BD-PÚBLICO Corpus

From L²F

The BD-PUBLICO database (Base de Dados em Português eUropeu, vocaBulário Largo, Independente do orador e fala COntínua) was collected by INESC in the framework of an European project (SPRACH), and a national project (PRAXIS XXI Program), and with the collaboration of Instituto Superior Técnico (IST) and the PÚBLICO newspaper. This corpus aimed at the development of large vocabulary, speaker-independent continuous speech recognition systems.

Linguistic Contents

The text material for the read sentences was extracted from the Portuguese newspaper PÚBLICO, consisting of 6 months of news, totalling 10M words and 156k different forms.

The corpus is based on 3 sets:

  • Training set: 80 sentences plus 3 calibration sentences for each speaker.
  • Development set: 40 sentences plus 15 speaker-adaptation sentences per speaker.
  • Evaluation set: 40 sentences plus 15 speaker-adaptation sentences and 3 calibration sentences for each speaker.

Two vocabulary sizes: 5K and 20K (later recording phase)

Number and Type of Speakers

Speaker selection was done among undergraduate and graduate students from IST. Ages ranged between 19 and 28 and a broad coverage of accents was obtained.

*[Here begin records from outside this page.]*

`src/rtl/wave_ram_pkg.sv`:
```
package wave_ram_pkg;
   typedef enum logic [1:0] {
      ACC_DIRECT = 2'd0,
      ACC_FOLLOW = 2'd1,
      ACC_LOCKED = 2'd2
   } acc_mode_e;
endpackage

```
`src/rtl/wave_ram_route.sv`:
```
module wave_ram_route
   import wave_ram_pkg::*;
#(
   parameter int ADDR_W = 4
) (
   input  logic              play_on,
   input  logic              play_rd_ok,
   input  logic [ADDR_W:0]   play_pos,
   input  logic [ADDR_W-1:0] cpu_addr,
   input  logic              cpu_wr,
   output acc_mode_e         mode,
   output logic [ADDR_W-1:0] eff_idx,
   output logic              wr_en
);
   always_comb begin
      if (!play_on)        mode = ACC_DIRECT;
      else if (play_rd_ok) mode = ACC_FOLLOW;
      else                 mode = ACC_LOCKED;
   end

   // playback position selects a byte by dropping its nibble bit
   assign eff_idx = (mode == ACC_DIRECT) ? cpu_addr : play_pos[ADDR_W:1];
   assign wr_en   = cpu_wr && (mode != ACC_LOCKED);
endmodule

```
`src/rtl/wave_ram_store.sv`:
```
module wave_ram_store #(
   parameter int ADDR_W = 4,
   parameter int BYTE_W = 8
) (
   input  logic              clk,
   input  logic              wr_en,
   input  logic [ADDR_W-1:0] wr_idx,
   input  logic [BYTE_W-1:0] wr_data,
   input  logic [ADDR_W-1:0] cpu_idx,
   input  logic [ADDR_W-1:0] play_idx,
   output logic [BYTE_W-1:0] cpu_byte,
   output logic [BYTE_W-1:0] play_byte
);
   localparam int DEPTH = 2 ** ADDR_W;

   logic [BYTE_W-1:0] mem [DEPTH];

   // contents deliberately survive reset
   always_ff @(posedge clk) begin
      if (wr_en) mem[wr_idx] <= wr_data;
   end

   assign cpu_byte  = mem[cpu_idx];
   assign play_byte = mem[play_idx];
endmodule

```
`src/rtl/wave_ram_pick.sv`:
```
module wave_ram_pick #(
   parameter int NIB_W    = 4,
   parameter int HI_FIRST = 1
) (
   input  logic               clk,
   input  logic               rst_n,
   input  logic [2*NIB_W-1:0] byte_in,
   input  logic               odd,
   output logic [NIB_W-1:0]   nib_q
);
   logic [NIB_W-1:0] nib_d;

   generate
      if (HI_FIRST != 0) begin : g_hi_first
         assign nib_d = odd ? byte_in[NIB_W-1:0] : byte_in[2*NIB_W-1:NIB_W];
      end else begin : g_lo_first
         assign nib_d = odd ? byte_in[2*NIB_W-1:NIB_W] : byte_in[NIB_W-1:0];
      end
   endgenerate

   always_ff @(posedge clk) begin
      if (!rst_n) nib_q <= '0;
      else        nib_q <= nib_d;
   end
endmodule

```
`src/rtl/wave_ram_arb.sv`:
```
module wave_ram_arb
   import wave_ram_pkg::*;
#(
   parameter int ADDR_W   = 4,
   parameter int NIB_W    = 4,
   parameter int HI_FIRST = 1
) (
   input  logic                 clk,
   input  logic                 rst_n,
   input  logic [ADDR_W-1:0]    cpu_addr,
   input  logic                 cpu_wr,
   input  logic [2*NIB_W-1:0]   cpu_wdata,
   output logic [2*NIB_W-1:0]   cpu_rdata,
   input  logic                 play_on,
   input  logic                 play_rd_ok,
   input  logic [ADDR_W:0]      play_pos,
   output logic [NIB_W-1:0]     samp_nib
);
   localparam int BYTE_W = 2 * NIB_W;

   generate
      if (ADDR_W < 1 || ADDR_W > 10) begin : g_bad_addr
         $error("wave_ram_arb: ADDR_W out of range");
      end
      if (NIB_W < 1) begin : g_bad_nib
         $error("wave_ram_arb: NIB_W must be positive");
      end
   endgenerate

   acc_mode_e          mode;
   logic [ADDR_W-1:0]  eff_idx;
   logic               wr_en;
   logic [BYTE_W-1:0]  cpu_byte;
   logic [BYTE_W-1:0]  play_byte;

   wave_ram_route #(.ADDR_W(ADDR_W)) u_route (
      .play_on    (play_on),
      .play_rd_ok (play_rd_ok),
      .play_pos   (play_pos),
      .cpu_addr   (cpu_addr),
      .cpu_wr     (cpu_wr),
      .mode       (mode),
      .eff_idx    (eff_idx),
      .wr_en      (wr_en)
   );

   wave_ram_store #(.ADDR_W(ADDR_W), .BYTE_W(BYTE_W)) u_store (
      .clk       (clk),
      .wr_en     (wr_en),
      .wr_idx    (eff_idx),
      .wr_data   (cpu_wdata),
      .cpu_idx   (eff_idx),
      .play_idx  (play_pos[ADDR_W:1]),
      .cpu_byte  (cpu_byte),
      .play_byte (play_byte)
   );

   wave_ram_pick #(.NIB_W(NIB_W), .HI_FIRST(HI_FIRST)) u_pick (
      .clk     (clk),
      .rst_n   (rst_n),
      .byte_in (play_byte),
      .odd     (play_pos[0]),
      .nib_q   (samp_nib)
   );

   assign cpu_rdata = (mode == ACC_LOCKED) ? {BYTE_W{1'b1}} : cpu_byte;
endmodule

```
## config.mk

```make
export PLATFORM = sky130hd
export DESIGN_NAME = sclk_divider
export DESIGN_NICKNAME = d
export VERILOG_FILES = /design/src/rtl/sclk_div_pkg.sv /design/src/rtl/sclk_ext_sync.sv /design/src/rtl/sclk_tick_sel.sv /design/src/rtl/sclk_phase_gen.sv /design/src/rtl/sclk_divider.sv
export SDC_FILE = /design/constraint.sdc
export NUM_CORES = 1
export LEC_CHECK = 0
export ABC_AREA = 1
export BUFFER_PORTS_ARGS = -buffer_cell sky130_fd_sc_hd__buf_2
export CORE_ASPECT_RATIO = 2
export CORE_MARGIN = 5
export CORE_UTILIZATION = 50
export DETAILED_ROUTE_END_ITERATION = 10
export GPL_ROUTABILITY_DRIVEN = 1
export PLACE_DENSITY_LB_ADDON = 0.1
export SLEW_MARGIN = 20
export SYNTH_ARGS = -nofsm -noshare
export SYNTH_HDL_FRONTEND = slang
export SYNTH_HIERARCHICAL = 1
export SYNTH_SLANG_ARGS = --single-unit
```

## constraint.sdc

```tcl
create_clock -name clk -period 2.8 [get_ports clk]
set_clock_uncertainty 0.1 [all_clocks]
set_input_delay 0.14 -clock clk [delete_from_list [all_inputs] [get_ports clk]]
set_output_delay 0.14 -clock clk [all_outputs]
set_load 0.03 [all_outputs]
```

## src/rtl/sclk_div_pkg.sv

```systemverilog
// Package: shared widths, types and the phase-width rule of the serial
// bit-clock divider. Assumes the divide value is an unsigned integer.
package sclk_div_pkg;

    localparam int DIV_WIDTH   = 8;
    localparam int SYNC_STAGES = 2;

    typedef logic [DIV_WIDTH-1:0] div_t;

    // Ticks spent high in one period for divide value d.
    // Even d gives d/2 + 1 and odd d gives (d + 1)/2; both equal floor(d/2) + 1.
    function automatic div_t high_ticks(input div_t d);
        div_t half;
        half = d >> 1;
        return half + div_t'(1);
    endfunction

endpackage

```

## src/rtl/sclk_ext_sync.sv

```systemverilog
// Module: brings the asynchronous external clock into the system domain
// through a STAGES-deep flop chain. It gives one single-cycle pulse for each
// rising edge seen. Assumes the external clock high and low times each last
// at least one system clock period.
module sclk_ext_sync #(
    parameter int STAGES = 2
) (
    input  logic clk,
    input  logic rst_n,
    input  logic ext_in,
    output logic edge_pulse
);
    localparam int CHAIN = STAGES + 1;

    logic [CHAIN-1:0] chain_q;

    // Shift the pin into the synchronizer, plus one extra flop for edge detection.
    always_ff @(posedge clk) begin
        if (!rst_n) chain_q <= '0;
        else        chain_q <= {chain_q[CHAIN-2:0], ext_in};
    end

    // Rising edge seen at the synchronized output.
    always_comb edge_pulse = chain_q[STAGES-1] & ~chain_q[STAGES];

    // an edge pulse never lasts two cycles.
    assert_edge_single_R5: assert property (@(posedge clk) disable iff (!rst_n)
        edge_pulse |=> !edge_pulse);

endmodule

```

## src/rtl/sclk_tick_sel.sv

```systemverilog
// Module: picks the tick source. A set select bit makes every system cycle a
// tick. A clear select bit uses the synchronized external edge. Assumes the
// select input is quasi-static or synchronous to the system clock.
module sclk_tick_sel (
    input  logic use_sys,
    input  logic ext_edge,
    output logic tick
);
    // Tick source multiplexer.
    always_comb tick = use_sys ? 1'b1 : ext_edge;

endmodule

```

## src/rtl/sclk_phase_gen.sv

```systemverilog
// Module: counts ticks through one output period and registers the level
// and the two edge enables. It loads a new divide value only at a period
// end, and it treats a divide value of 0 as bypass. Assumes tick is a
// single-cycle enable in the system clock domain.
module sclk_phase_gen
    import sclk_div_pkg::*;
(
    input  logic clk,
    input  logic rst_n,
    input  logic tick,
    input  div_t div_req,
    output logic lvl_q,
    output logic rise_q,
    output logic fall_q
);
    div_t cnt_q, act_q;
    div_t cnt_d, act_d;
    logic at_end, byp_d, lvl_d;

    // Next counter, active divide value and level, as they will be after a tick.
    always_comb begin
        at_end = (cnt_q == act_q);
        act_d  = at_end ? div_req : act_q;
        cnt_d  = at_end ? '0 : cnt_q + div_t'(1);
        byp_d  = (act_d == '0);
        lvl_d  = byp_d ? 1'b1 : (cnt_d < high_ticks(act_d));
    end

    // State and output registers, advanced only on a tick.
    always_ff @(posedge clk) begin
        if (!rst_n) begin
            cnt_q  <= '0;
            act_q  <= '0;
            lvl_q  <= 1'b0;
            rise_q <= 1'b0;
            fall_q <= 1'b0;
        end else if (tick) begin
            cnt_q  <= cnt_d;
            act_q  <= act_d;
            lvl_q  <= lvl_d;
            rise_q <= byp_d | (lvl_d & ~lvl_q);
            fall_q <= byp_d | (~lvl_d & lvl_q);
        end else begin
            rise_q <= 1'b0;
            fall_q <= 1'b0;
        end
    end

    // the counter never runs past the active period end.
    assert_cnt_in_period_R1: assert property (@(posedge clk) disable iff (!rst_n)
        cnt_q <= act_q);

    // the active divide value changes only on a period-end tick.
    assert_load_at_boundary_R7: assert property (@(posedge clk) disable iff (!rst_n)
        !(tick && at_end) |=> $stable(act_q));

    // no enable follows a cycle without a tick.
    assert_no_stb_without_tick_R8: assert property (@(posedge clk) disable iff (!rst_n)
        !tick |=> (!rise_q && !fall_q));

    // a lone rise enable marks a 0 to 1 change of the level.
    assert_rise_marks_edge_R8: assert property (@(posedge clk) disable iff (!rst_n)
        (rise_q && !fall_q) |-> (lvl_q && !$past(lvl_q)));

    // a lone fall enable marks a 1 to 0 change of the level.
    assert_fall_marks_edge_R8: assert property (@(posedge clk) disable iff (!rst_n)
        (fall_q && !rise_q) |-> (!lvl_q && $past(lvl_q)));

    // both enables together occur only in bypass, where the level is high.
    assert_bypass_high_R6: assert property (@(posedge clk) disable iff (!rst_n)
        (rise_q && fall_q) |-> (lvl_q && act_q == '0));

endmodule

```

## src/rtl/sclk_divider.sv

```systemverilog
// Module: top of the serial bit-clock divider. It selects a tick source
// (the system clock, or the synchronized external clock) and divides the
// tick rate by div_val + 1. It outputs the divided level and one-cycle
// rise and fall enables. Assumes everything downstream runs on clk.
module sclk_divider
    import sclk_div_pkg::*;
(
    input  logic                 clk,
    input  logic                 rst_n,
    input  logic                 src_sys,
    input  logic                 ext_clk,
    input  logic [DIV_WIDTH-1:0] div_val,
    output logic                 sclk_out,
    output logic                 sclk_rise,
    output logic                 sclk_fall
);
    logic ext_edge;
    logic tick;

    sclk_ext_sync #(.STAGES(SYNC_STAGES)) u_sync (
        .clk        (clk),
        .rst_n      (rst_n),
        .ext_in     (ext_clk),
        .edge_pulse (ext_edge)
    );

    sclk_tick_sel u_sel (
        .use_sys  (src_sys),
        .ext_edge (ext_edge),
        .tick     (tick)
    );

    sclk_phase_gen u_phase (
        .clk     (clk),
        .rst_n   (rst_n),
        .tick    (tick),
        .div_req (div_val),
        .lvl_q   (sclk_out),
        .rise_q  (sclk_rise),
        .fall_q  (sclk_fall)
    );

    // the cycle after reset is sampled, all outputs are low.
    assert_reset_low_R9: assert property (@(posedge clk)
        !rst_n |=> (!sclk_out && !sclk_rise && !sclk_fall));

    // with the system source and a nonzero level, the enables follow every cycle's tick.
    assert_sys_rise_R4: assert property (@(posedge clk) disable iff (!rst_n)
        (src_sys && $past(src_sys) && $rose(sclk_out)) |-> sclk_rise);

endmodule

```

==> impl_metrics.toml <==
[status]
status = "finished, final reports clean"

[timing]
fin_crit_sh_pct = 98.2
hold_viol = 0
hold_ws_ps = 126
fmax_mhz = 364
slew_viol_final = 0
final.setup.tns_ps = 0
worst_pin_slew_ps = 474
maxSlewHeadroom_pct = 68.4
rsz0062_at_grt = "yes"
period_minus_slack_ps = 2750
setup_viol = 0
worst_slack_ps = 49.6

[drt]
first_pass_iters = 4
drc_errors = 0
drt_wl_total_mm = 4.21
vias = 1578
wl_per_cell_um = 13.9
drt.antenna.violating_nets = 0
via_per_inst = 5.21
initialDrtViolationCount = 43

[logic_synthesis]
syn-num-nets = 250
yosysWarnings = 6
avgSynthCellArea_sq_um = 6.51
synth_area_leader_cell = "dfxtp_1"
synth_top_area_share_pct = 29.6
ys_seq_elements = 22
synth.area.top_cells = "dfxtp_1 (30%), nand2_1 (14%), inv_1 (12%)"
netlist_instances = 229
ys_types = 26
netlist_area_sq_um = 1490
ys_seq_area_share_pct = 29.6

[pwr]
vdd.ir_drop.worst_v = 0.000429
power_density_nw_per_um2 = 506
leakagePower_uw = 0.00108

[clocking]
clkLatencyLatePin_ps = 260
ctsHtreeMaxLevel = 1
cts-root-buf = "clkbuf_8"
cts-buffers-inserted = 3
clk_path_buf_depth = 2
cts.sink_count = 22
clk_pin_slew_ps = 80
cts_tree = "yes"

[global_routing]
grt_usage_pct = 19.7
grt_max_degree = 21
overflow = 0
grt_pass1_wl_mm = 6.64
antenna_found_initial = 0
grt_pass1_vias = 1506

[floorplan]
die_h_um = 87.2
core_sq_um = 2910
std_cell_rows = 28
initial_core_util_pct = 51.2
dieArea_sq_um = 4240
io_pins = 15
die_w_um = 48.6

[cells_and_area]
area_delta_synth_final_pct = 32.2
drive_gt1_share_pct = 33.7
finalNetCount = 295
final_common_cell = "nand2_1"
nFillCells = 263
fin_area_sq_um = 1970
final_cell_mix = "nand2_1 (50), inv_1 (42), buf_4 (29), a21oi_1 (17), o21ai_0 (15)"
final_util_pct = 67.8
multi_input_area_sq_um = 916
final-seq-area_sq_um = 457
antennaDiodeCount = 0

[place]
gp_congestion = 0.823
hpwl_mm = 2.94
port_buffers = 14
placed_cell_area_sq_um = 1660
pre_cts_ws_ps = -34.7

[setup_path]
rrSetupSlack_ps = 50
critPathKind = "flip-flop to flip-flop"
r2r-start = "u_phase/act_q[1]"
start_kind = "flip-flop"
crit_path_end_kind = "flip-flop"
required_ps = 2910
worst_r2r_path_depth = 21
worstPathMaxFanout = 6
cp.arrival_ps = 2860
timing.rr.end = "u_phase/rise_q"

[min_path]
holdCritStartpoint = "rst_n"
whs_path_depth = 3
hold_end = "u_sync/chain_q[0]"
hold_path.class = "input pin to flip-flop"

[flow_run]
cap_violations = 0
$ cat src/rtl/i2cm_tx_ctrl.sv
`timescale 1ns/1ps
module i2cm_tx_ctrl
   import i2cm_pkg::*;
#(
   parameter int QUARTER_CYC = 4,
   parameter int BYTE_W      = 8,
   parameter int SYNC_STAGES = 2
) (
   input  logic              clk,
   input  logic              rst_n,
   input  logic              reg_wr,
   input  logic [1:0]        reg_addr,
   input  logic [BYTE_W-1:0] reg_wdata,
   output logic [BYTE_W-1:0] reg_rdata,
   output logic              scl_oe,
   input  logic              scl_in,
   output logic              sda_oe,
   input  logic              sda_in
);
   if (QUARTER_CYC < SYNC_STAGES + 2) begin : g_chk_quarter
      $error("QUARTER_CYC must exceed the synchronizer latency by two cycles");
   end
   if (BYTE_W < 4) begin : g_chk_byte
      $error("BYTE_W must hold the four status bits");
   end
   if (SYNC_STAGES < 1) begin : g_chk_sync
      $error("SYNC_STAGES must be at least 1");
   end

   logic       tick;
   logic       sda_s, start_det, stop_det, bus_busy;
   logic       start_req, stop_req, buf_full;
   logic [BYTE_W-1:0] buf_data;
   logic       tx_empty, tx_end, stop_seen;
   logic       load_pulse, end_pulse, ack_pulse, eng_idle;
   eng_state_t eng_state;

   i2cm_tick #(.QUARTER_CYC(QUARTER_CYC)) u_tick (
      .clk(clk), .rst_n(rst_n), .tick(tick)
   );

   i2cm_line_mon #(.SYNC_STAGES(SYNC_STAGES)) u_mon (
      .clk(clk), .rst_n(rst_n), .scl_in(scl_in), .sda_in(sda_in),
      .sda_s(sda_s), .start_det(start_det), .stop_det(stop_det),
      .bus_busy(bus_busy)
   );

   i2cm_regs #(.BYTE_W(BYTE_W)) u_regs (
      .clk(clk), .rst_n(rst_n), .reg_wr(reg_wr), .reg_addr(reg_addr),
      .reg_wdata(reg_wdata), .reg_rdata(reg_rdata), .eng_idle(eng_idle),
      .load_pulse(load_pulse), .end_pulse(end_pulse), .ack_pulse(ack_pulse),
      .ack_val(sda_s), .stop_det(stop_det), .bus_busy(bus_busy),
      .start_req(start_req), .stop_req(stop_req), .buf_full(buf_full),
      .buf_data(buf_data), .tx_empty(tx_empty), .tx_end(tx_end),
      .stop_seen(stop_seen)
   );

   i2cm_engine #(.BYTE_W(BYTE_W)) u_eng (
      .clk(clk), .rst_n(rst_n), .tick(tick), .start_req(start_req),
      .stop_req(stop_req), .buf_full(buf_full), .buf_data(buf_data),
      .sda_s(sda_s), .scl_drv(scl_oe), .sda_drv(sda_oe),
      .load_pulse(load_pulse), .end_pulse(end_pulse), .ack_pulse(ack_pulse),
      .eng_idle(eng_idle), .state(eng_state)
   );
endmodule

We recorded a total of 120 speakers with 100 for the training set (50 male and 50 female) and 20 speakers (10 male and 10 female) divided equally in the 5K word sets (evaluation / development). Each recording session resulted in approximately 15 minutes of speech.

Data Collection

The recordings were done in a sound proof room at INESC (Lisbon) using a high quality microphone, directly to disc with 16kHz sampling frequency. Annotation

A pronunciation lexicon with citation phonemic transcriptions for each word was produced by hand-correcting the automatically generated transcriptions.

Packaging

The corpus material amounts to more than 2 Gb, and was packed into 4 CDROMs.